**Problem requirements:**
May I have the lines from the one containing "create_clock -name clk" to the end of the entries, returned exactly and with nothing else?

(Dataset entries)
--- config.mk ---
export PLATFORM = sky130hd
export DESIGN_NAME = mutex_req_ctrl_flat
export DESIGN_NICKNAME = d
export VERILOG_FILES = /design/src/rtl/mutex_req_ctrl_if.sv /design/src/rtl/mutex_req_ctrl.sv /design/src/flat_wrapper.sv
export SDC_FILE = /design/constraint.sdc
export NUM_CORES = 1
export LEC_CHECK = 0
export BUFFER_PORTS_ARGS = -buffer_cell sky130_fd_sc_hd__buf_2
export CAP_MARGIN = 20
export CORE_ASPECT_RATIO = 1.75
export CORE_MARGIN = 2
export CORE_UTILIZATION = 61
export DETAILED_ROUTE_END_ITERATION = 7
export PLACE_DENSITY_LB_ADDON = 0.2
export SYNTH_ARGS = -nofsm -noshare
export SYNTH_HDL_FRONTEND = slang
export SYNTH_SLANG_ARGS = --single-unit
--- constraint.sdc ---
create_clock -name clk -period 4.5 [get_ports clk]
set_clock_uncertainty 0.05 [all_clocks]
set_input_delay 0.675 -clock clk [delete_from_list [all_inputs] [get_ports clk]]
set_output_delay 0.675 -clock clk [all_outputs]
set_load 0.01 [all_outputs]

**Result for this exercise:**
create_clock -name clk -period 4.5 [get_ports clk]
set_clock_uncertainty 0.05 [all_clocks]
set_input_delay 0.675 -clock clk [delete_from_list [all_inputs] [get_ports clk]]
set_output_delay 0.675 -clock clk [all_outputs]
set_load 0.01 [all_outputs]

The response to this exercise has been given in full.